Phase coexistence and associated non-equilibrium dynamics under simultaneously applied magnetic field and pressure

TL;DR

This study investigates how simultaneous application of pressure and magnetic field influences phase coexistence and non-equilibrium dynamics in manganite compounds, highlighting the role of phase interfaces in these processes.

Contribution

It provides a quantitative analysis of pressure and magnetic field effects on phase coexistence and non-equilibrium dynamics in specific manganite materials, emphasizing the importance of phase interfaces.

Findings

Pressure and magnetic field affect supercooling and superheating temperatures.

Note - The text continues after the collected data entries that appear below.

--- config.mk ---
export PLATFORM = sky130hd
export DESIGN_NAME = instr_encoder
export DESIGN_NICKNAME = d
export VERILOG_FILES = /design/src/rtl/instr_pkg.sv /design/src/rtl/instr_pack.sv /design/src/rtl/instr_encoder.sv
export SDC_FILE = /design/constraint.sdc
export NUM_CORES = 1
export LEC_CHECK = 0
export ABC_AREA = 1
export CAP_MARGIN = 10
export CORE_UTILIZATION = 62
export CTS_BUF_LIST = sky130_fd_sc_hd__clkbuf_16
export CTS_CLUSTER_SIZE = 24
export DETAILED_ROUTE_END_ITERATION = 16
export DONT_BUFFER_PORTS = 1
export PLACE_DENSITY = 0.78
export SYNTH_ARGS = -nofsm -noshare
export SYNTH_HDL_FRONTEND = slang
export SYNTH_HIERARCHICAL = 1
export SYNTH_SLANG_ARGS = --single-unit
--- constraint.sdc ---
create_clock -name clk -period 2.2 [get_ports clk]
set_input_delay 0.44 -clock clk [delete_from_list [all_inputs] [get_ports clk]]
set_output_delay 0.44 -clock clk [all_outputs]
set_load 0.02 [all_outputs]
--- src/rtl/instr_pkg.sv ---
// Shared definitions for the 9-bit instruction format: mnemonics, opcode and
// subop field values, register window bases and encoder FSM states.
package instr_pkg;

    localparam int INSTR_W = 9;

    typedef enum logic [3:0] {
        OP_AND  = 4'd0,
        OP_SLT  = 4'd1,
        OP_OR   = 4'd2,
        OP_JR   = 4'd3,
        OP_LW   = 4'd4,
        OP_SW   = 4'd5,
        OP_ADD  = 4'd6,
        OP_ADDI = 4'd7,
        OP_SUB  = 4'd8,
        OP_TR   = 4'd9,
        OP_BEQ  = 4'd10,
        OP_SRL  = 4'd11,
        OP_SRA  = 4'd12,
        OP_SLL  = 4'd13,
        OP_HALT = 4'd14
    } op_code_e;

    // Major opcodes, bits [8:6]
    localparam logic [2:0] OPC_ALU   = 3'b000;
    localparam logic [2:0] OPC_MEM   = 3'b001;
    localparam logic [2:0] OPC_ADD   = 3'b010;
    localparam logic [2:0] OPC_ADDI  = 3'b011;
    localparam logic [2:0] OPC_SUB   = 3'b100;
    localparam logic [2:0] OPC_TR    = 3'b101;
    localparam logic [2:0] OPC_BEQ   = 3'b110;
    localparam logic [2:0] OPC_SHIFT = 3'b111;

    // Subop values, bits [1:0]
    localparam logic [1:0] SUB_AND  = 2'b00;
    localparam logic [1:0] SUB_SLT  = 2'b01;
    localparam logic [1:0] SUB_OR   = 2'b10;
    localparam logic [1:0] SUB_JR   = 2'b11;
    localparam logic [1:0] SUB_LW   = 2'b00;
    localparam logic [1:0] SUB_SW   = 2'b01;
    localparam logic [1:0] SUB_SRL  = 2'b00;
    localparam logic [1:0] SUB_SRA  = 2'b01;
    localparam logic [1:0] SUB_SLL  = 2'b10;
    localparam logic [1:0] SUB_ZERO = 2'b00;

    // Register window bases; each field stores index minus its base
    localparam logic [3:0] BASE_HI     = 4'd4;
    localparam logic [3:0] BASE_C      = 4'd8;
    localparam logic [3:0] BASE_TR_DST = 4'd1;
    localparam logic [3:0] BASE_TR_SRC = 4'd5;

    localparam logic [8:0] HALT_WORD = 9'h1C3;

    typedef enum logic [1:0] {
        ST_IDLE = 2'd0,
        ST_LOAD = 2'd1,
        ST_DONE = 2'd2,
        ST_FULL = 2'd3
    } enc_state_e;

    // True when idx lies in [base, base+span)
    function automatic logic in_window(input logic [7:0] idx, input logic [7:0] base,
                                       input logic [7:0] span);
        return (idx >= base) && (idx < (base + span));
    endfunction

endpackage

--- src/rtl/instr_pack.sv ---
// Combinational packer: symbolic op fields to 9-bit word plus legality flag.
// Also used by the decoder bench to produce golden words.
module instr_pack
    import instr_pkg::*;
#(
    parameter int reg_w = 4
) (
    input  logic [3:0]       op_code,
    input  logic [reg_w-1:0] ra,
    input  logic [reg_w-1:0] rb,
    input  logic [reg_w-1:0] rc,
    input  logic [1:0]       imm,
    output logic [8:0]       word,
    output logic             legal
);

    logic ra_hi_ok_s;
    logic ra_lo_ok_s;
    logic rb_lo_ok_s;
    logic rb_c_ok_s;
    logic rc_c_ok_s;
    logic tr_dst_ok_s;
    logic tr_src_ok_s;

    // Window membership of each register field
    always_comb begin
        ra_hi_ok_s  = in_window(8'(ra), 8'(BASE_HI), 8'd4);
        ra_lo_ok_s  = in_window(8'(ra), 8'd0, 8'd4);
        rb_lo_ok_s  = in_window(8'(rb), 8'd0, 8'd4);
        rb_c_ok_s   = in_window(8'(rb), 8'(BASE_C), 8'd4);
        rc_c_ok_s   = in_window(8'(rc), 8'(BASE_C), 8'd4);
        tr_dst_ok_s = in_window(8'(ra), 8'(BASE_TR_DST), 8'd8);
        tr_src_ok_s = in_window(8'(rb), 8'(BASE_TR_SRC), 8'd7);
    end

    // Field packing per mnemonic; unused operands never affect legality
    always_comb begin
        word  = 9'd0;
        legal = 1'b0;
        case (op_code)
            OP_AND: begin
                word  = {OPC_ALU, 2'(ra - BASE_HI), 2'(rb), SUB_AND};
                legal = ra_hi_ok_s & rb_lo_ok_s;
            end
            OP_SLT: begin
                word  = {OPC_ALU, 2'(ra - BASE_HI), 2'(rb - BASE_C), SUB_SLT};
                legal = ra_hi_ok_s & rb_c_ok_s;
            end
            OP_OR: begin
                word  = {OPC_ALU, 2'(ra - BASE_HI), 2'(rb), SUB_OR};
                legal = ra_hi_ok_s & rb_lo_ok_s;
            end
            OP_JR: begin
                word  = {OPC_ALU, 2'(ra - BASE_HI), 2'(rb), SUB_JR};
                legal = ra_hi_ok_s & rb_lo_ok_s;
            end
            OP_LW: begin
                word  = {OPC_MEM, 2'(ra - BASE_HI), 2'(rb), SUB_LW};
                legal = ra_hi_ok_s & rb_lo_ok_s;
            end
            OP_SW: begin
                word  = {OPC_MEM, 2'(ra - BASE_HI), 2'(rb), SUB_SW};
                legal = ra_hi_ok_s & rb_lo_ok_s;
            end
            OP_ADD: begin
                word  = {OPC_ADD, 2'(ra - BASE_HI), 2'(rb), 2'(rc - BASE_C)};
                legal = ra_hi_ok_s & rb_lo_ok_s & rc_c_ok_s;
            end
            OP_ADDI: begin
                word  = {OPC_ADDI, 2'(ra), 2'(rb), imm};
                legal = ra_lo_ok_s & rb_lo_ok_s;
            end
            OP_SUB: begin
                word  = {OPC_SUB, 2'(ra - BASE_HI), 2'(rb), 2'(rc - BASE_C)};
                legal = ra_hi_ok_s & rb_lo_ok_s & rc_c_ok_s;
            end
            OP_TR: begin
                word  = {OPC_TR, 3'(ra - BASE_TR_DST), 3'(rb - BASE_TR_SRC)};
                legal = tr_dst_ok_s & tr_src_ok_s;
            end
            OP_BEQ: begin
                word  = {OPC_BEQ, 2'(ra - BASE_HI), 2'(rb), SUB_ZERO};
                legal = ra_hi_ok_s & rb_lo_ok_s;
            end
            OP_SRL: begin
                word  = {OPC_SHIFT, 2'(ra - BASE_HI), 2'(rb), SUB_SRL};
                legal = ra_hi_ok_s & rb_lo_ok_s;
            end
            OP_SRA: begin
                word  = {OPC_SHIFT, 2'(ra - BASE_HI), 2'(rb), SUB_SRA};
                legal = ra_hi_ok_s & rb_lo_ok_s;
            end
            OP_SLL: begin
                word  = {OPC_SHIFT, 2'(ra - BASE_HI), 2'(rb), SUB_SLL};
                legal = ra_hi_ok_s & rb_lo_ok_s;
            end
            OP_HALT: begin
                word  = HALT_WORD;
                legal = 1'b1;
            end
            default: begin
                word  = 9'd0;
                legal = 1'b0;
            end
        endcase
    end

endmodule

--- src/rtl/instr_encoder.sv ---
// Program loader: accepts symbolic ops on a valid/ready stream, packs legal
// ones and writes them to sequential instruction memory addresses until HALT
// or until the memory is full.
module instr_encoder
    import instr_pkg::*;
#(
    parameter int num_regs    = 12,
    parameter int instr_width = 9,
    parameter int imem_depth  = 256
) (
    input  logic                          clk,
    input  logic                          reset,
    input  logic                          start,
    input  logic                          op_valid,
    output logic                          op_ready,
    input  logic [3:0]                    op_code,
    input  logic [$clog2(num_regs)-1:0]   op_ra,
    input  logic [$clog2(num_regs)-1:0]   op_rb,
    input  logic [$clog2(num_regs)-1:0]   op_rc,
    input  logic [1:0]                    op_imm,
    output logic                          imem_we,
    output logic [$clog2(imem_depth)-1:0] imem_addr,
    output logic [instr_width-1:0]        imem_wdata,
    output logic                          busy,
    output logic                          done,
    output logic                          overflow,
    output logic                          illegal,
    output logic [$clog2(imem_depth):0]   count
);

    localparam int reg_w  = $clog2(num_regs);
    localparam int addr_w = $clog2(imem_depth);
    localparam int cnt_w  = addr_w + 1;

    enc_state_e        state_r;
    enc_state_e        state_next_s;
    logic [addr_w-1:0] addr_r;
    logic [8:0]        word_s;
    logic              legal_s;
    logic              accept_s;
    logic              write_s;
    logic              restart_s;
    logic              last_addr_s;
    logic              ready_next_s;
    logic              busy_next_s;
    logic              done_next_s;
    logic              overflow_next_s;

    instr_pack #(
        .reg_w (reg_w)
    ) u_pack (
        .op_code (op_code),
        .ra      (op_ra),
        .rb      (op_rb),
        .rc      (op_rc),
        .imm     (op_imm),
        .word    (word_s),
        .legal   (legal_s)
    );

    // Handshake qualifiers; op_ready is registered and high only in LOAD
    always_comb begin
        accept_s    = op_valid & op_ready;
        write_s     = accept_s & legal_s;
        restart_s   = start & (state_r != ST_LOAD);
        last_addr_s = (addr_r == addr_w'(imem_depth - 1));
    end

    // Next-state decision
    always_comb begin
        state_next_s = state_r;
        case (state_r)
            ST_IDLE, ST_DONE, ST_FULL: begin
                if (start) begin
                    state_next_s = ST_LOAD;
                end else begin
                    state_next_s = state_r;
                end
            end
            ST_LOAD: begin
                if (write_s && (op_code == OP_HALT)) begin
                    state_next_s = ST_DONE;
                end else if (write_s && last_addr_s) begin
                    state_next_s = ST_FULL;
                end else begin
                    state_next_s = ST_LOAD;
                end
            end
            default: state_next_s = ST_IDLE;
        endcase
    end

    // Status decode of the upcoming state so the status outputs are flops
    always_comb begin
        ready_next_s    = 1'b0;
        busy_next_s     = 1'b0;
        done_next_s     = 1'b0;
        overflow_next_s = 1'b0;
        case (state_next_s)
            ST_IDLE: begin
                ready_next_s = 1'b0;
            end
            ST_LOAD: begin
                ready_next_s = 1'b1;
                busy_next_s  = 1'b1;
            end
            ST_DONE: begin
                done_next_s = 1'b1;
            end
            ST_FULL: begin
                overflow_next_s = 1'b1;
            end
            default: begin
                ready_next_s = 1'b0;
            end
        endcase
    end

    // State register with registered status outputs
    always_ff @(posedge clk) begin
        if (reset) begin
            state_r  <= ST_IDLE;
            op_ready <= 1'b0;
            busy     <= 1'b0;
            done     <= 1'b0;
            overflow <= 1'b0;
        end else begin
            state_r  <= state_next_s;
            op_ready <= ready_next_s;
            busy     <= busy_next_s;
            done     <= done_next_s;
            overflow <= overflow_next_s;
        end
    end

    // Address counter, word count and registered memory write port
    always_ff @(posedge clk) begin
        if (reset) begin
            addr_r     <= '0;
            count      <= '0;
            imem_we    <= 1'b0;
            imem_addr  <= '0;
            imem_wdata <= '0;
            illegal    <= 1'b0;
        end else begin
            imem_we <= write_s;
            illegal <= accept_s & ~legal_s;
            if (write_s) begin
                imem_addr  <= addr_r;
                imem_wdata <= instr_width'(word_s);
                addr_r     <= addr_r + addr_w'(1);
                count      <= count + cnt_w'(1);
            end else if (restart_s) begin
                addr_r <= '0;
                count  <= '0;
            end else begin
                addr_r <= addr_r;
                count  <= count;
            end
        end
    end

endmodule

The volume fraction of phases is controlled by external conditions.

Phase interfaces are crucial in non-equilibrium dynamics.

Abstract

A quantitative estimation of the effect of simultaneously applied external pressure (P) and magnetic field (H) on the phase coexistence has been presented for Pr0.5Ca0.5Mn0.975Al0.025O3 and La0.5Ca0.5MnO3, where the ferromagnetic (FM)-metal and antiferromagnetic (AFM)-insulator phases compete in real space. We found that the nonequilibrium dynamics across the FM-AFM transition is primarily dictated by the effect of P and H on the supercooling, superheating temperatures, and the nucleation and growth rate of the equilibrium phase. These effects across the transition is also responsible for the relative volume fraction of the competing phases at low temperature. Importantly in the entire magnetic field-pressure-temperature range of phase coexistence, the interface between the two competing phases having different spin and structural order plays a very important role in controlling the non-equilibrium dynamics.